Galectin-3在T細胞活化與凋亡之研究

Abstract

Galectin-3，為分子量31 kDa的蛋白質，是屬於beta-galectose-binding lectin家族的一員，能正向與負向地調節T細胞和巨噬細胞的免疫功能。Galectin-3主要分布於細胞質內，然而近期研究也在細胞核、細胞表面以及細胞外間質偵測到Galectin-3的表現，暗示此分子為多功能性蛋白質。目前有越來越多的研究證據指出Galectin-3會參與調節T細胞免疫功能和細胞凋亡。Galectin-3能正向和負向地調節T細胞反應，但是Galectin-3在T細胞活化和凋亡方面的角色仍舊不是很清楚。為了要研究Galectin-3對T細胞的作用，首先，我們分離人類T細胞，進一步去研究Galectin-3對T細胞活化的影響。我們證實當T細胞藉由anti-CD3抗體活化之後其Galectin-3的表現量會提高，而此增加表現的趨勢在核酸和蛋白質階層下都能觀察到。利用anti-CD3抗體引發T細胞活化的同時加入Galectin-3，能造成T細胞增生並引起細胞激素IFNγ和IL-4的分泌。自Galectin-3基因敲毀小鼠所分離出的splenocytes對anti-CD3抗體所產生的活化反應較差，而此缺失能藉由外加Galectin-3所修復。以上實驗指出Galectin-3具有調節T細胞活化之功能。Galectin-3除了能增強T細胞活化之外，外源性的Galectin-3也能引發細胞凋亡。為了進一步去探討Galectin-3在人類T細胞所引發的細胞凋亡，我們分離人類T細胞，進而去研究在不同的活化狀態之下以及不同的T細胞亞群之間對Galectin-3所引發的細胞凋亡的反應。我們的結果發現，活化狀態下的T細胞對Galectin-3所引發的細胞凋亡較靜止狀態下的T細胞表現比較高的抗性，暗指T細胞對Galectin-3所引發的細胞凋亡受活化狀態所調控。另外我們也證明CD8 T細胞比CD4 T細胞對Galectin-3所引發的細胞凋亡表現比較高的敏感性，而在CD45RA和CD45RO T細胞亞群之間沒有顯著差異，暗示naïve和memory T細胞對Galectin-3所引發的細胞凋亡感受性沒有差異。而Galectin-3所引發的細胞凋亡能藉由外加caspase 抑制劑所抑制。綜合實驗結果顯示Galectin-3的確在調節T細胞活化跟凋亡方面有重要的角色。

Galectin-3, a 31 kDa protein, belonging to the member of a growing family of beta – galactoside - binding lectin, positively and negatively regulates T cell immunity and macrophage function. Although Galectin-3 is predominantly located in the cytoplasm, it has also been detected in the nucleus, on the cell surface or in the extracellular environment, suggesting a multi-functionality of this molecule. There is growing evidence showing the involvement of galectin-3 in the regulation of T cell immune response and apoptosis.
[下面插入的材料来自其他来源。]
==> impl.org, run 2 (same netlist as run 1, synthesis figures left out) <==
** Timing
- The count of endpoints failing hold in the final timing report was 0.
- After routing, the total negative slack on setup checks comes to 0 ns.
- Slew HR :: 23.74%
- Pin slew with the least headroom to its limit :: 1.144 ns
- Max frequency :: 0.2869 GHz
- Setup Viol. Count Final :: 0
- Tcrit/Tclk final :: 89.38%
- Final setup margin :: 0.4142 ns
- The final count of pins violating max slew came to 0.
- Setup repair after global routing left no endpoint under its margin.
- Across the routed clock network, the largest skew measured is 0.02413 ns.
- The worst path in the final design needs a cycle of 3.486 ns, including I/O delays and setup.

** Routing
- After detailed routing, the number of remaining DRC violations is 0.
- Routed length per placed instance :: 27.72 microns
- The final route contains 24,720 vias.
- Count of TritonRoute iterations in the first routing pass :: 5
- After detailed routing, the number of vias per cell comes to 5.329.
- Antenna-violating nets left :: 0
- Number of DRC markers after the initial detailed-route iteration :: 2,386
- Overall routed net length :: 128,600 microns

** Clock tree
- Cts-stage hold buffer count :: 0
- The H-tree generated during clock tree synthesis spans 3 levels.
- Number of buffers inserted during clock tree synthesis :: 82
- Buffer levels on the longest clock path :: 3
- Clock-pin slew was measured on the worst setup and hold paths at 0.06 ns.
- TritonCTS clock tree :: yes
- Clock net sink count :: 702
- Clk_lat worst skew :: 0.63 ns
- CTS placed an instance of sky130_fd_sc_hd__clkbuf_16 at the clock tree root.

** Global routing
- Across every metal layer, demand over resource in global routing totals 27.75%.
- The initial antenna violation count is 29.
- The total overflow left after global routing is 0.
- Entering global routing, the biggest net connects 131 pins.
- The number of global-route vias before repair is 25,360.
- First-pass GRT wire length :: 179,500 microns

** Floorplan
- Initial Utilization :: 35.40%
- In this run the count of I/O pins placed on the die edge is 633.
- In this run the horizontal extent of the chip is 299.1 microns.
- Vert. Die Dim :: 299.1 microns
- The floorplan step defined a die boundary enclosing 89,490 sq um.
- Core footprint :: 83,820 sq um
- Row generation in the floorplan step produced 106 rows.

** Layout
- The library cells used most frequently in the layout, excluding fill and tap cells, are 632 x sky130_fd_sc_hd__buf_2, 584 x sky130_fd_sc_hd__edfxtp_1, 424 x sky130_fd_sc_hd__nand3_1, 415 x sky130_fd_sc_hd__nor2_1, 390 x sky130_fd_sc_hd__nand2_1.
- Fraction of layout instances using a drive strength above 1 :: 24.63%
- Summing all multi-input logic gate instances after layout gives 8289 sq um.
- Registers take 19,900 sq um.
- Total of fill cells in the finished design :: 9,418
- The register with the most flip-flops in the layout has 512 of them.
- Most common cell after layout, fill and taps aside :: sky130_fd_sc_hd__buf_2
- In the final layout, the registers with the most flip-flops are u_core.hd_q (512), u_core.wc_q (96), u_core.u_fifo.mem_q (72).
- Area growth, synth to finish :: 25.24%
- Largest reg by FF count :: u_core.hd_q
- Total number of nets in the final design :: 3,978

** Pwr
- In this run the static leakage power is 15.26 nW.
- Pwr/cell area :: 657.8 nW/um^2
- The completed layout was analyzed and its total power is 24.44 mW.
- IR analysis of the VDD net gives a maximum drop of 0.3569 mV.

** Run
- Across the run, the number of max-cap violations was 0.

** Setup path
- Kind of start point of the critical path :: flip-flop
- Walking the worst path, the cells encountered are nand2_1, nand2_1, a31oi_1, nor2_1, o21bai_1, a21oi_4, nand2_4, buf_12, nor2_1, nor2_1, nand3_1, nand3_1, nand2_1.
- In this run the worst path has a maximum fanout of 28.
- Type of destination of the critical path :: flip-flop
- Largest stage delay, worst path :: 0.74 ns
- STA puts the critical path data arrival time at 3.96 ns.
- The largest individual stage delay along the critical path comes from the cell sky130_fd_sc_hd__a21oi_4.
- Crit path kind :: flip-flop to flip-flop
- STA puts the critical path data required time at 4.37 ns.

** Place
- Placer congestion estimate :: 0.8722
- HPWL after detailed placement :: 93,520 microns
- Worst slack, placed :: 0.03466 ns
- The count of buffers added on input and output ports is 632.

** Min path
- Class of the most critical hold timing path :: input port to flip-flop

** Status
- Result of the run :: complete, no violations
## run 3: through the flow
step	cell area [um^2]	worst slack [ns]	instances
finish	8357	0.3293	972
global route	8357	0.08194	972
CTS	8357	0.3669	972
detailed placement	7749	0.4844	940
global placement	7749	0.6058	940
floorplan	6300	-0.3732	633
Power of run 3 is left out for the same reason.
Galetin-3 can positively and negatively regulate T cell response. Role of galectin-3 in T cell activation and apoptosis is still not clear. In order to investigate the effects of galectin-3 in T cells, we isolated human T cells to study T cell activation in vitro. We demonstrated that the expression of galectin-3 is upregulated in primary human T cells when cells activated with anti-CD3 mAb in both real-time PCR and intracellular galectin-3 staining. The exposure of exogenous galectin-3 to primary human T cells enhanced proliferation response to immobilized anti-CD3. We further demonstrated that exogenous galectin-3 induced IFN-γ production during T cell activation. The splenocytes isolated from galectin-3 deficient mice impaired proliferation response to anti-CD3 and this defect can be restored by adding recombinant galectin-3, indicating that galectin-3 may play a role in T cell activation. In addition to induce T cell activation, exogenous galectin-3 is also able to induce apoptosis in resting T cells. For investigating role of galectin-3-induced apoptosis in human T cells, we isolated primary human T cells and study the response to exogenous galectin-3 in different activation states and T cell subsets. The results revealed that activated T cells were more resistant to galecin-3-induced apoptosis than resting T cells indicating that galectin-3-induced apoptosis is under regulation, depending on T cell activation states. We also demonstrated that CD8 T cells were more sensitive to galectin-3-induced apoptosis than CD4 T cells and there was no significant difference between CD45RO and CD45RA T cell subsets in galectin-3-induced cell apoptosis indicating that no significant difference between naïve and primary T cell subsets. Galectin-3-induced apoptosis could be inhibited by caspase inhibitors. In conclusion, these results suggest that galectin-3 may play an important role in T cell activation and apoptosis.